<file path="config.mk">
export PLATFORM = sky130hd
export DESIGN_NAME = atx_top
export DESIGN_NICKNAME = d
export VERILOG_FILES = /design/src/verilog/atx_pkg.sv /design/src/verilog/atx_stream_if.sv /design/src/verilog/atx_buf2.sv /design/src/verilog/atx_shifter.sv /design/src/verilog/atx_top.sv
export SDC_FILE = /design/constraint.sdc
export NUM_CORES = 1
export LEC_CHECK = 0
export ABC_AREA = 1
export BUFFER_PORTS_ARGS = -buffer_cell sky130_fd_sc_hd__buf_4
export CORE_UTILIZATION = 30
export DETAILED_ROUTE_END_ITERATION = 8
export PLACE_DENSITY = 0.41
export RECOVER_POWER = 100
export SYNTH_ARGS = -nofsm -noshare
export SYNTH_HDL_FRONTEND = slang
export SYNTH_HIERARCHICAL = 1
export SYNTH_SLANG_ARGS = --single-unit
</file>
<file path="constraint.sdc">
create_clock -name clk_i -period 2.7 [get_ports clk_i]
set_input_delay 0.54 -clock clk_i [delete_from_list [all_inputs] [get_ports clk_i]]
set_output_delay 0.54 -clock clk_i [all_outputs]
set_load 0.03 [all_outputs]
</file>
<file path="src/verilog/atx_pkg.sv">
// Shared constants and types of the asynchronous transmit block
`default_nettype none
package atx_pkg;

    // ************************************************************
    // Register map
    // ************************************************************
    localparam logic [15:0] ADDR_PORT_FN = 16'hFF91;
    localparam logic [15:0] ADDR_GP = 16'hFF92;
    localparam logic [15:0] ADDR_MODE = 16'hFF98;
    localparam logic [15:0] ADDR_BAUD = 16'hFF99;
    localparam logic [15:0] ADDR_CTRL = 16'hFF9A;
    localparam logic [15:0] ADDR_HOLD = 16'hFF9B;
    localparam logic [15:0] ADDR_STAT = 16'hFF9C;

    // ************************************************************
    // Field positions
    // ************************************************************
    localparam int PF_TXD_SEL = 4;
    localparam int PF_ALT_SEL = 5;
    localparam int GP_OUT = 0;
    localparam int GP_DIR = 1;
    localparam int GP_PIN = 7;
    localparam int MODE_STOP2 = 3;
    localparam int MODE_CHR7 = 6;
    localparam int CTRL_TE = 5;
    localparam int ST_TX_HOLDING_EMPTY = 7;
    localparam int ST_TX_COMPLETE_FLAG = 2;

    // ************************************************************
    // Reset values and frame counts
    // ************************************************************
    localparam logic [7:0] PORT_FN_RST = 8'h00;
    localparam logic [7:0] GP_RST = 8'h00;
    localparam logic [7:0] MODE_RST = 8'h00;
    localparam logic [7:0] BAUD_RST = 8'h0F;
    localparam logic [7:0] CTRL_RST = 8'h00;
    localparam logic [7:0] HOLD_RST = 8'hFF;
    localparam logic [3:0] DATA8_LAST = 4'h7;
    localparam logic [3:0] DATA7_LAST = 4'h6;

    typedef enum logic [1:0] {SH_IDLE, SH_START, SH_DATA, SH_STOP} atx_sh_state_t;

endpackage : atx_pkg
`default_nettype wire

</file>
<file path="src/verilog/atx_stream_if.sv">
// Valid/ready byte stream between the transmit stages
`timescale 1ns/1ps
`default_nettype none
interface atx_stream_if #(parameter int W = 8);
    logic valid;
    logic ready;
    logic [W-1:0] data;
    modport src (output valid, output data, input ready);
    modport snk (input valid, input data, output ready);
endinterface : atx_stream_if
`default_nettype wire

</file>
<file path="src/verilog/atx_buf2.sv">
// Small valid/ready buffer ahead of the shift stage
`timescale 1ns/1ps
`default_nettype none
module atx_buf2 import atx_pkg::*; #(
    parameter int W = 8,
    parameter int DEPTH = 2
) (
    input wire logic clk_i,
    input wire logic arst_n_i,
    input wire logic flush_i,
    atx_stream_if.snk in_s,
    atx_stream_if.src out_s
);
    // DEPTH must be a power of two so the pointers wrap by themselves
    localparam int PW = $clog2(DEPTH);
    logic [W-1:0] mem [DEPTH];
    logic [W-1:0] next_mem [DEPTH];
    logic [PW-1:0] wr_ptr, rd_ptr, next_wr_ptr, next_rd_ptr;
    logic [PW:0] count, next_count;
    logic push, pop;

    assign in_s.ready = (count != (PW+1)'(DEPTH)) && !flush_i;
    assign out_s.valid = (count != '0) && !flush_i;
    assign out_s.data = mem[rd_ptr];
    assign push = in_s.valid && in_s.ready;
    assign pop = out_s.valid && out_s.ready;

    always_comb begin
        next_mem = mem;
        next_wr_ptr = wr_ptr;
        next_rd_ptr = rd_ptr;
        next_count = count;
        if (flush_i) begin
            next_wr_ptr = '0;
            next_rd_ptr = '0;
            next_count = '0;
        end else begin
            if (push) begin
                next_mem[wr_ptr] = in_s.data;
                next_wr_ptr = wr_ptr + 1'b1;
            end
            if (pop) begin
                next_rd_ptr = rd_ptr + 1'b1;
            end
            next_count = count + (PW+1)'(push) - (PW+1)'(pop);
        end
    end

    always_ff @(posedge clk_i or negedge arst_n_i) begin
        if (!arst_n_i) begin
            for (int i = 0; i < DEPTH; i++) begin
                mem[i] <= '0;
            end
            wr_ptr <= '0;
            rd_ptr <= '0;
            count <= '0;
        end else begin
            mem <= next_mem;
            wr_ptr <= next_wr_ptr;
            rd_ptr <= next_rd_ptr;
            count <= next_count;
        end
    end

endmodule : atx_buf2
`default_nettype wire

</file>
<file path="src/verilog/atx_shifter.sv">
// Serial framer: start bit, data bits LSB first, stop bits
`timescale 1ns/1ps
`default_nettype none
module atx_shifter import atx_pkg::*; (
    input wire logic clk_i,
    input wire logic arst_n_i,
    input wire logic en_i,
    input wire logic chr7_i,
    input wire logic stop2_i,
    input wire logic [7:0] bit_len_i,
    atx_stream_if.snk in_s,
    output logic txd_o,
    output logic done_o
);
    atx_sh_state_t st, next_st;
    logic [7:0] shreg, next_shreg;
    logic [7:0] tick, next_tick;
    logic [3:0] bcnt, next_bcnt;
    logic next_txd;
    logic bit_end;
    logic [3:0] last_idx;

    assign bit_end = (tick == bit_len_i);
    assign last_idx = chr7_i ? DATA7_LAST : DATA8_LAST;
    assign done_o = en_i && (st == SH_STOP) && bit_end && (!stop2_i || bcnt != 4'h0);
    // Take the next byte on the last stop tick so frames run back to back
    assign in_s.ready = en_i && (st == SH_IDLE || done_o);

    always_comb begin
        next_st = st;
        next_shreg = shreg;
        next_bcnt = bcnt;
        next_txd = txd_o;
        next_tick = bit_end ? 8'h00 : tick + 8'h01;
        if (!en_i) begin
            next_st = SH_IDLE;
            next_txd = 1'b1;
            next_tick = 8'h00;
        end else if (in_s.valid && in_s.ready) begin
            next_st = SH_START;
            next_shreg = in_s.data;
            next_txd = 1'b0;
            next_tick = 8'h00;
        end else begin
            case (st)
                SH_IDLE: begin
                    next_txd = 1'b1;
                    next_tick = 8'h00;
                end
                SH_START: begin
                    if (bit_end) begin
                        next_st = SH_DATA;
                        next_bcnt = 4'h0;
                        next_txd = shreg[0];
                    end
                end
                SH_DATA: begin
                    if (bit_end && bcnt == last_idx) begin
                        next_st = SH_STOP;
                        next_bcnt = 4'h0;
                        next_txd = 1'b1;
                    end else if (bit_end) begin
                        next_shreg = {1'b1, shreg[7:1]};
                        next_bcnt = bcnt + 4'h1;
                        next_txd = shreg[1];
                    end
                end
                SH_STOP: begin
                    if (done_o) begin
                        next_st = SH_IDLE;
                    end else if (bit_end) begin
                        next_bcnt = 4'h1;
                    end
                end
                default: begin
                    next_st = SH_IDLE;
                end
            endcase
        end
    end

    always_ff @(posedge clk_i or negedge arst_n_i) begin
        if (!arst_n_i) begin
            st <= SH_IDLE;
            shreg <= 8'hFF;
            tick <= 8'h00;
            bcnt <= 4'h0;
            txd_o <= 1'b1;
        end else begin
            st <= next_st;
            shreg <= next_shreg;
            tick <= next_tick;
            bcnt <= next_bcnt;
            txd_o <= next_txd;
        end
    end
endmodule : atx_shifter
`default_nettype wire

</file>
<file path="src/verilog/atx_top.sv">
// Transmit side of an asynchronous serial channel with pin routing
//
// Summary of operation
// - Pin-select bit 4 routes the shared pin: 0 general port, 1 serial out.
// - Serial transmission only runs while transmit enable bit 5 is 1.
// - Holding-empty flag reads 1 while transmit enable is 0.
// - Byte write with enable 1 clears holding-empty and starts sending.
// - Transmit-end flag, status bit 2, is set while enable is 0.
// - Transmit-end sets when the last bit leaves with nothing waiting.
// - Writing 0 to holding-empty after reading 1 clears transmit-end.
// - Writing a holding byte also clears transmit-end.
// - Pending byte moves to the shifter as soon as it frees up.
// - Holding-empty sets when a byte leaves the holding register, unless a holding write lands in the same cycle.
//
// The strobed register port was left to the implementer.
`timescale 1ns/1ps
`default_nettype none
module atx_top import atx_pkg::*; (
    input wire logic clk_i,
    input wire logic arst_n_i,
    input wire logic [15:0] addr_i,
    input wire logic [7:0] wdata_i,
    input wire logic wr_i,
    input wire logic rd_i,
    output logic [7:0] rdata_o,
    input wire logic pin_i,
    output logic pin_o,
    output logic pin_oe_o,
    output logic alt_pin_o,
    output logic alt_pin_oe_o
);
    // ************************************************************
    // Declarations
    // ************************************************************
    logic [7:0] port_fn, next_port_fn;
    logic [7:0] gp, next_gp;
    logic [7:0] mode, next_mode;
    logic [7:0] baud, next_baud;
    logic [7:0] ctrl, next_ctrl;
    logic [7:0] hold_data, next_hold_data;
    logic hold_full, next_hold_full;
    logic tx_holding_empty, next_tx_holding_empty;
    logic tx_complete_flag, next_tx_complete_flag;
    // Set by a status read that saw holding-empty as one
    logic tx_holding_empty_seen, next_tx_holding_empty_seen;
    logic [7:0] next_rdata;
    logic pin_s1, pin_s2, pin_s3;
    logic pin_level, next_pin_level;
    logic te, txd_sel, alt_sel, txd_line, done;
    logic tx_holding_empty_view, tx_complete_flag_view;
    logic hold_wr, stat_wr, stat_rd, clr_ok, xfer;

    atx_stream_if #(.W(8)) hs ();
    atx_stream_if #(.W(8)) bs ();

    assign te = ctrl[CTRL_TE];
    assign txd_sel = port_fn[PF_TXD_SEL];
    assign alt_sel = port_fn[PF_ALT_SEL];
    assign hold_wr = wr_i && (addr_i == ADDR_HOLD);
    assign stat_wr = wr_i && (addr_i == ADDR_STAT);
    assign stat_rd = rd_i && (addr_i == ADDR_STAT);
    // Only a zero written after a read of one counts as a clear
    assign clr_ok = stat_wr && !wdata_i[ST_TX_HOLDING_EMPTY] && tx_holding_empty_seen;

    assign tx_holding_empty_view = tx_holding_empty || !te;
    assign tx_complete_flag_view = tx_complete_flag || !te;

    // ************************************************************
    // Data path: holding register, buffer, shifter
    // ************************************************************
    // hand-over gated by enable
    assign hs.valid = hold_full && te;
    assign hs.data = hold_data;
    assign xfer = hs.valid && hs.ready;

    atx_buf2 #(.W(8), .DEPTH(2)) u_buf (
        .clk_i(clk_i),
        .arst_n_i(arst_n_i),
        .flush_i(!te),
        .in_s(hs.snk),
        .out_s(bs.src)
    );

    // shifter pulls the next byte without a gap
    atx_shifter u_shift (
        .clk_i(clk_i),
        .arst_n_i(arst_n_i),
        .en_i(te),
        .chr7_i(mode[MODE_CHR7]),
        .stop2_i(mode[MODE_STOP2]),
        .bit_len_i(baud),
        .in_s(bs.snk),
        .txd_o(txd_line),
        .done_o(done)
    );

    // ************************************************************
    // Pin routing
    // ************************************************************
    // pin select picks serial or port
    assign pin_o = txd_sel ? txd_line : gp[GP_OUT];
    assign pin_oe_o = txd_sel || gp[GP_DIR];
    // Unselected second pin idles high, so no false start leaves it
    assign alt_pin_o = alt_sel ? txd_line : 1'b1;
    assign alt_pin_oe_o = alt_sel;

    // ************************************************************
    // Configuration registers
    // ************************************************************
    always_comb begin
        next_port_fn = port_fn;
        next_gp = gp;
        next_mode = mode;
        next_baud = baud;
        next_ctrl = ctrl;
        next_hold_data = hold_data;
        if (wr_i) begin
            case (addr_i)
                ADDR_PORT_FN: next_port_fn = wdata_i;
                ADDR_GP: next_gp = wdata_i;
                ADDR_MODE: next_mode = wdata_i;
                ADDR_BAUD: next_baud = wdata_i;
                ADDR_CTRL: next_ctrl = wdata_i;
                ADDR_HOLD: next_hold_data = wdata_i;
                default: next_ctrl = ctrl;
            endcase
        end
    end

    always_ff @(posedge clk_i or negedge arst_n_i) begin
        if (!arst_n_i) begin
            port_fn <= PORT_FN_RST;
            gp <= GP_RST;
            mode <= MODE_RST;
            baud <= BAUD_RST;
            ctrl <= CTRL_RST;
            hold_data <= HOLD_RST;
        end else begin
            port_fn <= next_port_fn;
            gp <= next_gp;
            mode <= next_mode;
            baud <= next_baud;
            ctrl <= next_ctrl;
            hold_data <= next_hold_data;
        end
    end

    // ************************************************************
    // Status flags
    // ************************************************************
    always_comb begin
        next_hold_full = hold_full;
        next_tx_holding_empty = tx_holding_empty;
        next_tx_complete_flag = tx_complete_flag;
        next_tx_holding_empty_seen = tx_holding_empty_seen;
        if (!te) begin
            next_hold_full = 1'b0;
        end else if (hold_wr) begin
            next_hold_full = 1'b1;
        end else if (xfer) begin
            next_hold_full = 1'b0;
        end
        // transfer sets unless a holding write lands, and beats a status clear
        if (!te || (xfer && !hold_wr)) begin
            next_tx_holding_empty = 1'b1;
        end else if (hold_wr || clr_ok) begin
            next_tx_holding_empty = 1'b0;
        end
        if (!te || (done && tx_holding_empty && !bs.valid)) begin
            next_tx_complete_flag = 1'b1;
        end else if (clr_ok || hold_wr) begin
            next_tx_complete_flag = 1'b0;
        end
        // Any status write spends the read, so a stale read cannot clear
        if (stat_rd && tx_holding_empty_view) begin
            next_tx_holding_empty_seen = 1'b1;
        end else if (stat_wr) begin
            next_tx_holding_empty_seen = 1'b0;
        end
    end

    always_ff @(posedge clk_i or negedge arst_n_i) begin
        if (!arst_n_i) begin
            hold_full <= 1'b0;
            tx_holding_empty <= 1'b1;
            tx_complete_flag <= 1'b1;
            tx_holding_empty_seen <= 1'b0;
        end else begin
            hold_full <= next_hold_full;
            tx_holding_empty <= next_tx_holding_empty;
            tx_complete_flag <= next_tx_complete_flag;
            tx_holding_empty_seen <= next_tx_holding_empty_seen;
        end
    end

    // ************************************************************
    // Port pin input and read port
    // ************************************************************
    // Two agreeing samples filter a slow or bouncing edge
    assign next_pin_level = (pin_s2 == pin_s3) ? pin_s2 : pin_level;

    always_comb begin
        next_rdata = 8'h00;
        if (rd_i) begin
            case (addr_i)
                ADDR_PORT_FN: next_rdata = port_fn;
                ADDR_GP: next_rdata = {pin_level, gp[6:0]};
                ADDR_MODE: next_rdata = mode;
                ADDR_BAUD: next_rdata = baud;
                ADDR_CTRL: next_rdata = ctrl;
                ADDR_HOLD: next_rdata = hold_data;
                ADDR_STAT: begin
                    next_rdata[ST_TX_HOLDING_EMPTY] = tx_holding_empty_view;
                    next_rdata[ST_TX_COMPLETE_FLAG] = tx_complete_flag_view;
                end
                default: next_rdata = 8'h00;
            endcase
        end
    end

    always_ff @(posedge clk_i or negedge arst_n_i) begin
        if (!arst_n_i) begin
            pin_s1 <= 1'b1;
            pin_s2 <= 1'b1;
            pin_s3 <= 1'b1;
            pin_level <= 1'b1;
            rdata_o <= 8'h00;
        end else begin
            pin_s1 <= pin_i;
            pin_s2 <= pin_s1;
            pin_s3 <= pin_s2;
            pin_level <= next_pin_level;
            rdata_o <= next_rdata;
        end
    end
endmodule : atx_top
`default_nettype wire

</file>
==> impl_metrics.ini <==
[global_route]
antenna_found_initial = 0
grt-ovfl-total = 0
grt_pass1_wl_um = 24000
grt_usage_pct = 16.1
grt_pass1_vias = 4375
grt_max_degree = 46

[synthesis]
synth_area_um2 = 5620
ys_ff_latch = 106
synth_warnings = 6
synth_area_leaders = dfrtp_1 35%, nand2_1 13%, dfstp_2 13%, nand3_1 5.3%, o21ai_1 4.2%
synth_top_cell_by_area = dfrtp_1
synth-main-ff-cell = dfrtp_1
synthMostInstantiatedCell = nand2_1
ys_seq_area_share_pct = 47.8
ys_types = 41
synth-async-reset-ratio_pct = 100
synth_cells = 679
synth-edff-count = 0
syn-num-nets = 719
synth_common_cells = 198 x nand2_1, 79 x dfrtp_1, 62 x inv_1
synth_top_area_share_pct = 35.2
avgSynthCellArea_um2 = 8.28

[sta]
rsz0062_at_grt = false
min_period_ps = 2480
fin_setup_tns_ps = 0
tightestPinTransition_ps = 1200
setup_viol = 0
slew_headroom_pct = 19.8
min_period_over_period_pct = 91.8
finalMaxSlewViolations = 0
hold_viol = 0
fmax_mhz = 403
skew_ps = 11.7

[critical_path]
slowest_delay_ps = 730
critPathKind = in2reg
slowest_stage = nand3_1
required_ps = 2960
path_delay_family = simple AND/OR/NAND/NOR gates
arrival_ps = 2740
cp_cell_sequence = clkbuf_4, nor2_1, nand2_4, nor2_1, nand3_1, o21ai_0
crit_path_frequent_cell = nor2_1
start_kind = primary input
critPathMaxFanout = 16
crit_buf_inv = 1
end_kind = flip-flop

[floorplan]
rows = 49
core_um2 = 18100
dieArea_um2 = 19300
fp.dieH_um = 139
io-pin-count = 41
die_w_um = 139
initial_core_util_pct = 31.0

[placed_design]
dp_hpwl_um = 10300
dp_cells = 938
gp_congestion = 0.776
portBuffers = 40

[hold_path]
hold_class = in2reg

[routing]
vias = 4480
drc = 0
first_pass_iters = 4
routed_via_density = 4.70
drt_iter0_drc = 253
ant_nets = 0
finalWirelength_um = 14500
wl_per_cell_um = 15.2

[pwr]
p_per_area_nw_per_um2 = 500
finalPower_uw = 3130
peakVddDrop_mv = 0.270
leakage_uw = 0.00299

[flow_run]
cap_viol_max_count = 0

[outcome]
status = complete, no violations

[clock_network]
cts.sinks = 106
cts_tree = yes
cts-root-buf = clkbuf_16
clk_pin_slew_ps = 80
clk_latency_ps = 360
h-tree-depth = 3
post_cts_buffers = 0
hold_buffers = 0
ctsLongestPathBuffers = 2
numCtsBuffers = 9
cts.repair.resized = 0

[final_layout]
area_growth_pct = 11.2
antenna_cells = 0
fin_nets = 760
drive_gt1_share_pct = 14.2
final_cells = 954
## final cells by class
cell class                      count  area (µm²)
Fill cell                        1932       11900
Sequential cell                   106        2690
Multi-Input combinational cell    484        2400
Timing Repair Buffer               50         302
Tap cell                          229         287
Inverter                           69         259
Clock buffer                       10         239
Clock inverter                      6        78.8
## worst reg2reg max path, stage by stage, from the launching register on
cell     delay (ps)
dfrtp_1         450
ha_1            260
nand2_1          90
a31oi_1         160
nand3_1         190
nand2_4         120
inv_1            60
nor2_4          180
nand2_1         100
inv_1            60
ha_1            210
inv_1            50
ha_1            150
nand3_1          70
nand2_1          60
nor2_1           40
## cells by family after synthesis
family                     after synthesis  share of synthesized area (%)
DFF                                    106                           47.8
AOI/OAI and AO/OA                       90                           8.44
xor gates and xnor gates                 9                           1.40
and+or+nand+nor                        373                           32.7
buffers and inverters                   89                           7.08
adders and majority gates               12                           2.63
## final timing paths
check / cells past startpoint / endpoint / from / slack, ps
worst min-delay path: 1 / pin_s1$_DFF_PN1_ / pin_i / 280
min in group asynchronous: 1 / u_buf/mem[1]$_DFFE_PN0P_ / arst_n_i / 380
worst max-delay path: 6 / port_fn[5]$_DFFE_PN0P_ / addr_i[5] / 220
max in group asynchronous: 2 / port_fn[5]$_DFFE_PN0P_ / arst_n_i / 580
worst min register to register: 0 / pin_s2$_DFF_PN1_ / pin_s1$_DFF_PN1_ / 360
worst max register to register: 15 / u_buf/count[1]$_DFF_PN0_ / u_shift/st[1]$_DFFE_PN0P_ / 340
## per-layer routing
layer	part of all wire [%]	GRT usage, %	up-vias
met5	0	0	-
met4	1.1	4.04	0
met3	3.0	3.52	8
met2	48	26.7	61
met1	48	21.3	2136
li1	-	-	2275
## per-stage QoR
step	area (µm²)	setup slack, ps	hold slack (ps)	util (%)
global route	6250	71.8	255	34.5
detailed placement	6170	361	347	34.0
global placement	6170	392	346	34.0
floorplan	5620	597	244	-
finish	6250	222	278	34.5
CTS	6490	342	204	35.7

Work request:
State the count of lines in the material above that include "when", with no other words.

Exercise answer:
2